#### Your instructions:
Start to finish, copy the data exactly.

The data Start Marker

$ cat src/design/text_buffer.sv
/* character memory, one host write per cycle, read is combinational
   writes at or above LCD_SIZE are dropped, contents survive reset */
`timescale 1ns/1ns

module text_buffer #(
	parameter int LCD_SIZE = 80
) (
	input  logic                in_clk,
	input  logic                wr_en,
	input  lcd_pkg::char_addr_t wr_addr,
	input  lcd_pkg::char_t      wr_char,
	input  lcd_pkg::char_addr_t rd_addr,
	output lcd_pkg::char_t      rd_char
);
	import lcd_pkg::*;

	// one entry per screen position
	char_t mem [0:LCD_SIZE-1];

	// address range checks
	logic wr_in_range;
	logic rd_in_range;

	assign wr_in_range = (wr_addr < LCD_SIZE);
	assign rd_in_range = (rd_addr < LCD_SIZE);

	// ----------------------------------------
	// host write port
	// ----------------------------------------
	always_ff @(posedge in_clk) begin
		if (wr_en && wr_in_range) begin
			mem[wr_addr] <= wr_char;
		end
	end

	// ----------------------------------------
	// controller read port
	// ----------------------------------------
	// out of range reads give a blank code
	always_comb begin
		rd_char = '0;
		if (rd_in_range) begin
			rd_char = mem[rd_addr];
		end
	end

endmodule
$ cat config.mk
export PLATFORM = sky130hd
export DESIGN_NAME = dma_lane_align
export DESIGN_NICKNAME = d
export VERILOG_FILES = /design/src/dma_lane_align.sv
export SDC_FILE = /design/constraint.sdc
export NUM_CORES = 1
export LEC_CHECK = 0
export BUFFER_PORTS_ARGS = -buffer_cell sky130_fd_sc_hd__buf_2
export CAP_MARGIN = 5
export CORE_ASPECT_RATIO = 0.8
export CORE_MARGIN = 3
export CORE_UTILIZATION = 30
export DETAILED_ROUTE_END_ITERATION = 7
export PLACE_DENSITY = 0.95
export SLEW_MARGIN = 15
export SYNTH_ARGS = -nofsm -noshare
export SYNTH_HDL_FRONTEND = slang
export SYNTH_SLANG_ARGS = --single-unit
$ cat constraint.sdc
create_clock -name vclk -period 2
set_clock_uncertainty 0.2 [all_clocks]
set_input_delay 0.2 -clock vclk [all_inputs]
set_output_delay 0.2 -clock vclk [all_outputs]
set_load 0.03 [all_outputs]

The data End Marker

#### Task output:
$ cat src/design/text_buffer.sv
/* character memory, one host write per cycle, read is combinational
   writes at or above LCD_SIZE are dropped, contents survive reset */
`timescale 1ns/1ns

module text_buffer #(
	parameter int LCD_SIZE = 80
) (
	input  logic                in_clk,
	input  logic                wr_en,
	input  lcd_pkg::char_addr_t wr_addr,
	input  lcd_pkg::char_t      wr_char,
	input  lcd_pkg::char_addr_t rd_addr,
	output lcd_pkg::char_t      rd_char
);
	import lcd_pkg::*;

	// one entry per screen position
	char_t mem [0:LCD_SIZE-1];

	// address range checks
	logic wr_in_range;
	logic rd_in_range;

	assign wr_in_range = (wr_addr < LCD_SIZE);
	assign rd_in_range = (rd_addr < LCD_SIZE);

	// ----------------------------------------
	// host write port
	// ----------------------------------------
	always_ff @(posedge in_clk) begin
		if (wr_en && wr_in_range) begin
			mem[wr_addr] <= wr_char;
		end
	end

	// ----------------------------------------
	// controller read port
	// ----------------------------------------
	// out of range reads give a blank code
	always_comb begin
		rd_char = '0;
		if (rd_in_range) begin
			rd_char = mem[rd_addr];
		end
	end

endmodule
$ cat config.mk
export PLATFORM = sky130hd
export DESIGN_NAME = dma_lane_align
export DESIGN_NICKNAME = d
export VERILOG_FILES = /design/src/dma_lane_align.sv
export SDC_FILE = /design/constraint.sdc
export NUM_CORES = 1
export LEC_CHECK = 0
export BUFFER_PORTS_ARGS = -buffer_cell sky130_fd_sc_hd__buf_2
export CAP_MARGIN = 5
export CORE_ASPECT_RATIO = 0.8
export CORE_MARGIN = 3
export CORE_UTILIZATION = 30
export DETAILED_ROUTE_END_ITERATION = 7
export PLACE_DENSITY = 0.95
export SLEW_MARGIN = 15
export SYNTH_ARGS = -nofsm -noshare
export SYNTH_HDL_FRONTEND = slang
export SYNTH_SLANG_ARGS = --single-unit
$ cat constraint.sdc
create_clock -name vclk -period 2
set_clock_uncertainty 0.2 [all_clocks]
set_input_delay 0.2 -clock vclk [all_inputs]
set_output_delay 0.2 -clock vclk [all_outputs]
set_load 0.03 [all_outputs]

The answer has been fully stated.